* **Task to complete**: Repeat exactly the lines below that lie between the line with "export ABC_CLOCK_PERIOD_IN_PS = 3000" and the line with "wire [127:0] bm", counting both of those lines as part of the answer.

* **Information provided**:
This is an optimization exercise on Yosys and OpenROAD, whose aim is a short achievable clock period and few clock cycles per item, not a production implementation. Function was checked by simulation only, so behaviour that the tests miss may differ from the original.

==> job 5486 <==
// rc_line_decoder
module rc_line_decoder (
    input             clk,
    input             rst,
    input             start,
    input      [10:0] cfg_segs,    
    input             cfg_ten,     
    input      [16:0] cfg_len,     
    output            idle,
    input             in_valid,
    input      [31:0] in_data,
    output            in_ready,
    input             ab_valid,
    input      [9:0]  ab_px0,
    input      [9:0]  ab_px1,
    output            ab_ready,
    output reg        out_valid,
    output reg [9:0]  out_px0,
    output reg [9:0]  out_px1,
    output reg        done,
    output reg [2:0]  err
);
==> flow/config.mk <==
export PLATFORM = sky130hd
export DESIGN_NAME = rc_line_decoder
export DESIGN_NICKNAME = rc_line_decoder
export VERILOG_FILES = /design/flow/design.v
export SDC_FILE = /design/flow/constraint.sdc
export NUM_CORES = 4
export LEC_CHECK = 0
export ABC_CLOCK_PERIOD_IN_PS = 3000
export CAP_MARGIN = 30
export CORE_MARGIN = 2
export CORE_UTILIZATION = 30
export PLACE_DENSITY = 0.5
export SETUP_SLACK_MARGIN = 5
export SLEW_MARGIN = 30
export TNS_END_PERCENT = 100
==> flow/constraint.sdc <==
create_clock -name core_clock -period 12.0 [get_ports {clk}]
set_input_delay 2.4000 -clock core_clock [delete_from_list [all_inputs] [get_ports {clk}]]
set_output_delay 2.4000 -clock core_clock [all_outputs]
set_load 0.01 [all_outputs]
standard.sh (not shown) runs the stock make flow with config.mk's settings and CLKGATE_MAP_FILE= SYNTH_SCRIPT=/design/flow/synth_recipe.tcl, a recipe that flattens the netlist after the stock synthesis.
==> flow/flow/run.sh <==
#!/bin/bash
# Standard layout (standard synthesis, the standard flow's config and constraints), with
# timing repair asked to keep a larger setup margin.
set -euo pipefail
bash standard.sh SETUP_SLACK_MARGIN=8.5 finish 2>&1 | tee flow_make.log
==> job 2588: changes against job 5486 <==
--- a/flow/design.v
+++ b/flow/design.v
@@ -178,55 +178,29 @@
     wire         r_short = rem_small && ({bw, 1'b0} > rem[5:0]);
     reg  [5:0]   used;
     always @(*) begin
         if (h_go)      used = {1'b0, h_need};
         else if (p_go) used = p_used;
         else if (r_go) used = {bw, 1'b0};
         else           used = 6'd0;
     end
-    localparam integer NT = 47;         
-    reg  [NT-1:0] t2oh;                 
-    reg  [NT-1:0] l0oh;                 
-    reg  [NT-1:0] toh;
-    integer       v;
-    always @(*) begin
-        t2oh = {NT{1'b0}};
-        l0oh = {NT{1'b0}};
-        for (v = 1; v < 32; v = v + 1)
-            l0oh[v] = (L0 == v);
-        for (i = 1; i < NP; i = i + 1)
-            for (v = 1; v < 32; v = v + 1)
-                t2oh[i + v] = t2oh[i + v] | ((L0 == i) && (lr[5*i +: 5] == v));
-        toh = {{(NT-1){1'b0}}, 1'b1};
-        if (h_go)
-            toh = (h_mode == M_PRED) ? ({{(NT-1){1'b0}}, 1'b1} << 8) :
-                  (h_mode == M_RUN)  ? ({{(NT-1){1'b0}}, 1'b1} << 14) :
-                                       ({{(NT-1){1'b0}}, 1'b1} << 2);
-        else if (p_go)
-            toh = p_two ? t2oh : l0oh;
-        else if (r_go)
-            toh = ten ? ({{(NT-1){1'b0}}, 1'b1} << 20) : ({{(NT-1){1'b0}}, 1'b1} << 16);
-    end
     wire [127:0] bm  = bb | wplace;
-    reg  [127:0] bs0;
-    reg  [5*NP-1:0] ls0;
-    integer      m;
-    always @(*) begin
-        bs0 = 128'd0;
-        for (i = 0; i < 128; i = i + 1)
-            for (m = 0; m < NT; m = m + 1)
-                if (i + m < 128)
-                    bs0[127 - i] = bs0[127 - i] | (toh[m] & bm[127 - i - m]);
-        ls0 = {5*NP{1'b0}};
-        for (i = 0; i < NP; i = i + 1)
-            for (m = 0; m < NT; m = m + 1)
-                if (i + m < NL)
-                    ls0[5*i +: 5] = ls0[5*i +: 5] | ({5{toh[m]}} & lpre[5*(i + m) +: 5]);
-    end
+    wire [127:0] bs5 = used[5] ? (bm  << 32) : bm;
+    wire [127:0] bs4 = used[4] ? (bs5 << 16) : bs5;
+    wire [127:0] bs3 = used[3] ? (bs4 << 8)  : bs4;
+    wire [127:0] bs2 = used[2] ? (bs3 << 4)  : bs3;
+    wire [127:0] bs1 = used[1] ? (bs2 << 2)  : bs2;
+    wire [127:0] bs0 = used[0] ? (bs1 << 1)  : bs1;
+    wire [5*NL-1:0] ls5 = used[5] ? (lpre >> 160) : lpre;
+    wire [5*NL-1:0] ls4 = used[4] ? (ls5  >> 80)  : ls5;
+    wire [5*NL-1:0] ls3 = used[3] ? (ls4  >> 40)  : ls4;
+    wire [5*NL-1:0] ls2 = used[2] ? (ls3  >> 20)  : ls3;
+    wire [5*NL-1:0] ls1 = used[1] ? (ls2  >> 10)  : ls2;
+    wire [5*NL-1:0] ls0 = used[0] ? (ls1  >> 5)   : ls1;
     wire [127:0] bb_c1 = bb << L0;      
     reg          f_vld, f_two, f_raw;
     reg  [30:0]  f_c0, f_c1;        
     reg  [4:0]   f_l0, f_l1;
     reg  [3:0]   f_k;
     function [10:0] rice_u;
         input [30:0] c;             
         input [4:0]  l;             
==> flow/flow/run.sh (replaced) <==
#!/bin/bash
# Standard layout (standard synthesis, the standard flow's config and constraints), with
# timing repair asked to keep a larger setup margin.
set -euo pipefail
bash standard.sh SETUP_SLACK_MARGIN=9 finish 2>&1 | tee flow_make.log
==> qor summary <==
                                                                           job 5486         job 2588
Fraction of synthesized area in multiplexers                                  4.51%            10.5%
Cell count after synthesis                                                   19,700           13,400
Dpl ws                                                                      5270 ps          5160 ps
Area fraction in and, or, nand and nor cells after synthesis                  16.4%            14.2%
Count leader, synth                                                         o22ai_1           nor2_1
Number of placed instances, taps included                                    25,600           18,400
Total clock buffers created by CTS                                              209              200
Adder-cell share of the synthesized area                                      9.49%            12.1%
Placement row count                                                             266              232
Share of the synthesized netlist area taken by xor and xnor gates             3.45%            4.76%
Final weighted congestion in routability-driven placement                      1.13             1.02
Number of synthesized register bits                                           1,653            1,653
Synthesized area per cell                                                8.01 sq um       8.94 sq um
Sequential element share of the synthesized area                              25.5%            33.5%
Post-synth design cell area                                           158,000 sq um    120,000 sq um
HPWL Detailed                                                       823,000 microns  412,000 microns
Number of buffers inserted by post-CTS setup repair                           1,408              953
Die span in y                                                           730 microns      637 microns
Portion of synthesized cell area occupied by the leading cell type            13.7%            18.0%
Initial standard-cell utilization of the core                                 30.1%            30.1%
Die W                                                                   730 microns      637 microns
Run status                                                           did not finish   finished clean
Failing step                                                                5_1_grt                -
Total of cells resized after clock tree synthesis                             3,622            2,697
Synth Area in Compound Gates                                                  33.1%            19.9%
Area after DPL                                                        171,000 sq um    130,000 sq um
Count of input and output buffers                                               113              113
Yosys cell types                                                                115              116
Testbench counts of job 5486, summed over its fixed seeds: cycles 98,614, pixels 191,616.
Testbench counts of job 2588, summed over its fixed seeds: cycles 98,614, pixels 191,616.

## static timing again, ports no longer ideal
The results above use ideal ports. As a check the final layout listed here was re-extracted and re-timed, cells and wires unchanged.
Step 1, drivers: a clkbuf_16 drives clk and a buf_2 each remaining input, both assumed.
Step 2 also shifts input and output timing later by t, the mid clock arrival at the registers, as if the neighbouring blocks saw the same clock.
Slacks: no drivers / after step 1 / after step 2; pairs: no drivers / after step 1.
run: job 2588
t (ns): 1.026
setup slack, ns: 7.403 / 7.403 / 7.403
worst hold slack (ns): 0.320 / 0.320 / 0.320
slew at the worst register clock pin (ns): 0.07 / 0.07
cell pins on the clock port's net: 1
After both steps job 2588 still meets setup and hold. For job 2588, drivers alone change the setup slack by 0.000 ns; drivers and shift together by 0.000 ns.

* **Solution to the problem**:
export ABC_CLOCK_PERIOD_IN_PS = 3000
export CAP_MARGIN = 30
export CORE_MARGIN = 2
export CORE_UTILIZATION = 30
export PLACE_DENSITY = 0.5
export SETUP_SLACK_MARGIN = 5
export SLEW_MARGIN = 30
export TNS_END_PERCENT = 100
==> flow/constraint.sdc <==
create_clock -name core_clock -period 12.0 [get_ports {clk}]
set_input_delay 2.4000 -clock core_clock [delete_from_list [all_inputs] [get_ports {clk}]]
set_output_delay 2.4000 -clock core_clock [all_outputs]
set_load 0.01 [all_outputs]
standard.sh (not shown) runs the stock make flow with config.mk's settings and CLKGATE_MAP_FILE= SYNTH_SCRIPT=/design/flow/synth_recipe.tcl, a recipe that flattens the netlist after the stock synthesis.
==> flow/flow/run.sh <==
#!/bin/bash
# Standard layout (standard synthesis, the standard flow's config and constraints), with
# timing repair asked to keep a larger setup margin.
set -euo pipefail
bash standard.sh SETUP_SLACK_MARGIN=8.5 finish 2>&1 | tee flow_make.log
==> job 2588: changes against job 5486 <==
--- a/flow/design.v
+++ b/flow/design.v
@@ -178,55 +178,29 @@
     wire         r_short = rem_small && ({bw, 1'b0} > rem[5:0]);
     reg  [5:0]   used;
     always @(*) begin
         if (h_go)      used = {1'b0, h_need};
         else if (p_go) used = p_used;
         else if (r_go) used = {bw, 1'b0};
         else           used = 6'd0;
     end
-    localparam integer NT = 47;         
-    reg  [NT-1:0] t2oh;                 
-    reg  [NT-1:0] l0oh;                 
-    reg  [NT-1:0] toh;
-    integer       v;
-    always @(*) begin
-        t2oh = {NT{1'b0}};
-        l0oh = {NT{1'b0}};
-        for (v = 1; v < 32; v = v + 1)
-            l0oh[v] = (L0 == v);
-        for (i = 1; i < NP; i = i + 1)
-            for (v = 1; v < 32; v = v + 1)
-                t2oh[i + v] = t2oh[i + v] | ((L0 == i) && (lr[5*i +: 5] == v));
-        toh = {{(NT-1){1'b0}}, 1'b1};
-        if (h_go)
-            toh = (h_mode == M_PRED) ? ({{(NT-1){1'b0}}, 1'b1} << 8) :
-                  (h_mode == M_RUN)  ? ({{(NT-1){1'b0}}, 1'b1} << 14) :
-                                       ({{(NT-1){1'b0}}, 1'b1} << 2);
-        else if (p_go)
-            toh = p_two ? t2oh : l0oh;
-        else if (r_go)
-            toh = ten ? ({{(NT-1){1'b0}}, 1'b1} << 20) : ({{(NT-1){1'b0}}, 1'b1} << 16);
-    end
     wire [127:0] bm  = bb | wplace;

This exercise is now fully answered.